┌─ Input
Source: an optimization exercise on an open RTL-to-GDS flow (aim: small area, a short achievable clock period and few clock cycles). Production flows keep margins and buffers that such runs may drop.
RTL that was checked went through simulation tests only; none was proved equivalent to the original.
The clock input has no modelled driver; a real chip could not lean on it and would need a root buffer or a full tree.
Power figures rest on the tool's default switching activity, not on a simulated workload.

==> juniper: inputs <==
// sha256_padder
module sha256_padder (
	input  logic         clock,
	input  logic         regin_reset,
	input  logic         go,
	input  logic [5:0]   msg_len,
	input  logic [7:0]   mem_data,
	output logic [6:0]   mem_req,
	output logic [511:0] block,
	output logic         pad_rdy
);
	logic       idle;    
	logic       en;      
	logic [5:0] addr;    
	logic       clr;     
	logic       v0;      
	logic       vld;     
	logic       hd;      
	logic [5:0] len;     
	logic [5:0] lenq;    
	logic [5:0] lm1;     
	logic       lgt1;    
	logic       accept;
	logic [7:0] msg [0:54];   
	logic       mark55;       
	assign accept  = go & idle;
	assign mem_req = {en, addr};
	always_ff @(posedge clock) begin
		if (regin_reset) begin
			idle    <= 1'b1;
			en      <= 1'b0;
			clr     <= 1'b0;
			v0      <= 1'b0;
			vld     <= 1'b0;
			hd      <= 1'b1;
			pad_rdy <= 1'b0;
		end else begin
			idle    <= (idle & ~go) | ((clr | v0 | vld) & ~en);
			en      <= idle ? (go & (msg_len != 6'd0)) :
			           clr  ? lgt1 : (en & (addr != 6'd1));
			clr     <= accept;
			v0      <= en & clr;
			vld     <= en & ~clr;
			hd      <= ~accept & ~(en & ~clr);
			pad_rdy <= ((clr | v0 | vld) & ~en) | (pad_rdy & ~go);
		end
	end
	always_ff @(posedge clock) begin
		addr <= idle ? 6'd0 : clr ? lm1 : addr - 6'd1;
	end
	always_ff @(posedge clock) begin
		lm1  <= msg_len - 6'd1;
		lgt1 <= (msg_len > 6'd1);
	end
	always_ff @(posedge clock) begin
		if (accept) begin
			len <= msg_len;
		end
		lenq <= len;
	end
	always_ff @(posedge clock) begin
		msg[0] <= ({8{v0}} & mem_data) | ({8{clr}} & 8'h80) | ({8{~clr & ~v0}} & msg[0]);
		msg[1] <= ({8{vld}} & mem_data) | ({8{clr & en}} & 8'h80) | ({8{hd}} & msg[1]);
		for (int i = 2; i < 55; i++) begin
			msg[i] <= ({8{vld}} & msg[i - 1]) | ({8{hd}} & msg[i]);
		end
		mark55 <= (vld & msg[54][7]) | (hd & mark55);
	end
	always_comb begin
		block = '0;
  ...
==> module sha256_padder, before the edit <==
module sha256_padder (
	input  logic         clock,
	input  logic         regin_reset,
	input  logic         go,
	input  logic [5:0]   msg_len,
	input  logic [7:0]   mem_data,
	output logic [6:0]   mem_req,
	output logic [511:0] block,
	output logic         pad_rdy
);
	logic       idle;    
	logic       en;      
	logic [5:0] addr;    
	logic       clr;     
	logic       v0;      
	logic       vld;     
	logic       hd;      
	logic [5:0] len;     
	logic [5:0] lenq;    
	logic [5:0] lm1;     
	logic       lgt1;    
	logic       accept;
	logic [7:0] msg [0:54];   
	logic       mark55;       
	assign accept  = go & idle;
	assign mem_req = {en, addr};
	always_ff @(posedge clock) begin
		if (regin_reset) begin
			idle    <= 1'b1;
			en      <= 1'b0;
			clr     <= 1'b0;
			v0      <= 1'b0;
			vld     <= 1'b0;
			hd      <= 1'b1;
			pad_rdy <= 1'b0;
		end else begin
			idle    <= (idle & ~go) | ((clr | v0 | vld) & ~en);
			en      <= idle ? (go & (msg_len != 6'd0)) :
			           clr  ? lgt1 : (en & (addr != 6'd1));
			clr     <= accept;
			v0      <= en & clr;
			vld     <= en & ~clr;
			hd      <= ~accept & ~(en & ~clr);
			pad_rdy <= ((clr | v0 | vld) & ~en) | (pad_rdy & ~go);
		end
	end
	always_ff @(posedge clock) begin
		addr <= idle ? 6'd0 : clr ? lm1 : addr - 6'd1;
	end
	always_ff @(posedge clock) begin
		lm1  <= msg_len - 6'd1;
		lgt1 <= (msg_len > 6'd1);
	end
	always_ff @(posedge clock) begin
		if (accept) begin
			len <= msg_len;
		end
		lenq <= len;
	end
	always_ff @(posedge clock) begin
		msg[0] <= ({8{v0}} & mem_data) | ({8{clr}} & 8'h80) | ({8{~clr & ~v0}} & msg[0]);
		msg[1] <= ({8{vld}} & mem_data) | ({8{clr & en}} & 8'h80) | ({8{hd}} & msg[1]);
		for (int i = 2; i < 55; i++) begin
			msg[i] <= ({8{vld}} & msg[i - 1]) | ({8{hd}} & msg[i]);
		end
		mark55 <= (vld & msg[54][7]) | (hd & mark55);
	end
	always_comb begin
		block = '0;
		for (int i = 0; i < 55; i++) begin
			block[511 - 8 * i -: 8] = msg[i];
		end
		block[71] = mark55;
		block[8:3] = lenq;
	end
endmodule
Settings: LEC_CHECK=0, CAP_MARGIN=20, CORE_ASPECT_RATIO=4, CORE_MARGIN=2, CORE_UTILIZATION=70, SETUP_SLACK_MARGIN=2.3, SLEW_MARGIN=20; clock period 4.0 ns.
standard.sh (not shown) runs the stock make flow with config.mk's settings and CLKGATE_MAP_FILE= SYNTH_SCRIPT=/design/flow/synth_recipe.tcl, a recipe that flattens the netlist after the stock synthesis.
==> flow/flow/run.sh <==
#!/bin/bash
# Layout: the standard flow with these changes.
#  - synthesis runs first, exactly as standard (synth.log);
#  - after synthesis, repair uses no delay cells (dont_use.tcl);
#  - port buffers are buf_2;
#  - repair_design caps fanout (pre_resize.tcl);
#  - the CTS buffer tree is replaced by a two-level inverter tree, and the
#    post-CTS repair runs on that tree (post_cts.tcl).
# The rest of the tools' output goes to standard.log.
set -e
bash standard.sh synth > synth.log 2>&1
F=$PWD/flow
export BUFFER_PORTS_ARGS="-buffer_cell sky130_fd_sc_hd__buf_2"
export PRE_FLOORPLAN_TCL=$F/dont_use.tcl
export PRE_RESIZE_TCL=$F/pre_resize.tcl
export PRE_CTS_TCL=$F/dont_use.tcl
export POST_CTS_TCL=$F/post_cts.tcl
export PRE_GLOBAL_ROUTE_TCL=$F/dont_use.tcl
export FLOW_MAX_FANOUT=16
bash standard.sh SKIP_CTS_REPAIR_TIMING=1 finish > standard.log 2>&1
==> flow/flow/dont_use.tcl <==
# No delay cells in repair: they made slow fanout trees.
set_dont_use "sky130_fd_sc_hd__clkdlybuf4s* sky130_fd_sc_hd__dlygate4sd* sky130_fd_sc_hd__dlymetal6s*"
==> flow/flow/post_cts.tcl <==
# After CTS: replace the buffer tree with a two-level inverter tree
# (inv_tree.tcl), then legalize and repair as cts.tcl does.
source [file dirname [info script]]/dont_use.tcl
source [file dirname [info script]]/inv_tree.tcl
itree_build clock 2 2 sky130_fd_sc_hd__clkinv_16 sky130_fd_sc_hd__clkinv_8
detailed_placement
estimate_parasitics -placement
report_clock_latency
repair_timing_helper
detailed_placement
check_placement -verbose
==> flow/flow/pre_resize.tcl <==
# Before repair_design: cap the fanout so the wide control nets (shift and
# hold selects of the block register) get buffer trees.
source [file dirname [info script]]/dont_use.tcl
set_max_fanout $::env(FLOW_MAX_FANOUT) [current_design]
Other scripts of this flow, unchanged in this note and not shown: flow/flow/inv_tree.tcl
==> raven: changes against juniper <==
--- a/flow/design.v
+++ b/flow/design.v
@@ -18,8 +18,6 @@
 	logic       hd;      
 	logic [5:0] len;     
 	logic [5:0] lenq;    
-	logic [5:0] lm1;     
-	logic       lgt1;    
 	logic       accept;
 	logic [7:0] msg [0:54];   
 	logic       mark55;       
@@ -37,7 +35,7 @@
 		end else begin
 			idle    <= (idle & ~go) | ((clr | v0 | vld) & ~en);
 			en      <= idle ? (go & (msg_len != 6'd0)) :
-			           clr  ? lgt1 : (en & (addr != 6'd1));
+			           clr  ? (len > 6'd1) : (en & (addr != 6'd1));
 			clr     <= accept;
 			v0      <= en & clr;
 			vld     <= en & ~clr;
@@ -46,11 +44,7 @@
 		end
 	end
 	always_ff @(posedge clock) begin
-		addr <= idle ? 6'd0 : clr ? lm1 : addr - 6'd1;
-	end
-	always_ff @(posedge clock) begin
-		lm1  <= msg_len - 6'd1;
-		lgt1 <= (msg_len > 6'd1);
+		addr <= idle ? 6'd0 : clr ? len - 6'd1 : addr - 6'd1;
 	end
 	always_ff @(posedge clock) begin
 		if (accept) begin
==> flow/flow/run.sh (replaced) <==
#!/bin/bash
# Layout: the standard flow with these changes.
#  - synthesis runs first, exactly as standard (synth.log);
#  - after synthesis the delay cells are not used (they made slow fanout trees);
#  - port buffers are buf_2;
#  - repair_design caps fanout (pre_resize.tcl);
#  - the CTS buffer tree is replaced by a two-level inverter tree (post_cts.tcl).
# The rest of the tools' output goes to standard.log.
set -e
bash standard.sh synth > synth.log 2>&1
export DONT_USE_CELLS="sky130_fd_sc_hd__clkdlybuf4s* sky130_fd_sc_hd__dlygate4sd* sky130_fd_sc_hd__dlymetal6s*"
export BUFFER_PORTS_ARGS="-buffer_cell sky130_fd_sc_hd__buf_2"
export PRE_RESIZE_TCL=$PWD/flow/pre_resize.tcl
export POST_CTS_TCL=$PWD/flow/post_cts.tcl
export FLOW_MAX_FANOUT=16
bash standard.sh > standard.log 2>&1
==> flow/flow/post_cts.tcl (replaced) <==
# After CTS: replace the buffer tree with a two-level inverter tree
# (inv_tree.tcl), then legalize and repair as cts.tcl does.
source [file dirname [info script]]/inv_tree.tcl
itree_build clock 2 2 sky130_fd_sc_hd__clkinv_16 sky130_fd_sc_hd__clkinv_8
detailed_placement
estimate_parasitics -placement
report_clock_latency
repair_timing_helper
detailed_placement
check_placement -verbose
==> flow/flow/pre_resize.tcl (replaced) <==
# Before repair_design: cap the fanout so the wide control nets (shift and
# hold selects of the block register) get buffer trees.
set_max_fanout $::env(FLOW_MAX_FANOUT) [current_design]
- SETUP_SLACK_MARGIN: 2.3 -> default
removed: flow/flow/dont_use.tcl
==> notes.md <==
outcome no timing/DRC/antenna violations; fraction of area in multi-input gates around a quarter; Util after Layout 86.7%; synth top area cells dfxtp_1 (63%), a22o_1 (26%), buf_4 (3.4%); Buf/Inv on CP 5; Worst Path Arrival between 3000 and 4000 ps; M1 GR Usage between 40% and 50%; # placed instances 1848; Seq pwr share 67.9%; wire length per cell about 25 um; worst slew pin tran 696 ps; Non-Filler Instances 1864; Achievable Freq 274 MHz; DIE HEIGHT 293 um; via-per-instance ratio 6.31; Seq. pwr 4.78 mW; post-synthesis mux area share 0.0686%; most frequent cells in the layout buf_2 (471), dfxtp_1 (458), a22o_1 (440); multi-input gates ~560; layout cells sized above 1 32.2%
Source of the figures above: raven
└─
→ Your objective: Filter the records for lines holding the string "above". Copy each one.

→ Task answer:
outcome no timing/DRC/antenna violations; fraction of area in multi-input gates around a quarter; Util after Layout 86.7%; synth top area cells dfxtp_1 (63%), a22o_1 (26%), buf_4 (3.4%); Buf/Inv on CP 5; Worst Path Arrival between 3000 and 4000 ps; M1 GR Usage between 40% and 50%; # placed instances 1848; Seq pwr share 67.9%; wire length per cell about 25 um; worst slew pin tran 696 ps; Non-Filler Instances 1864; Achievable Freq 274 MHz; DIE HEIGHT 293 um; via-per-instance ratio 6.31; Seq. pwr 4.78 mW; post-synthesis mux area share 0.0686%; most frequent cells in the layout buf_2 (471), dfxtp_1 (458), a22o_1 (440); multi-input gates ~560; layout cells sized above 1 32.2%
Source of the figures above: raven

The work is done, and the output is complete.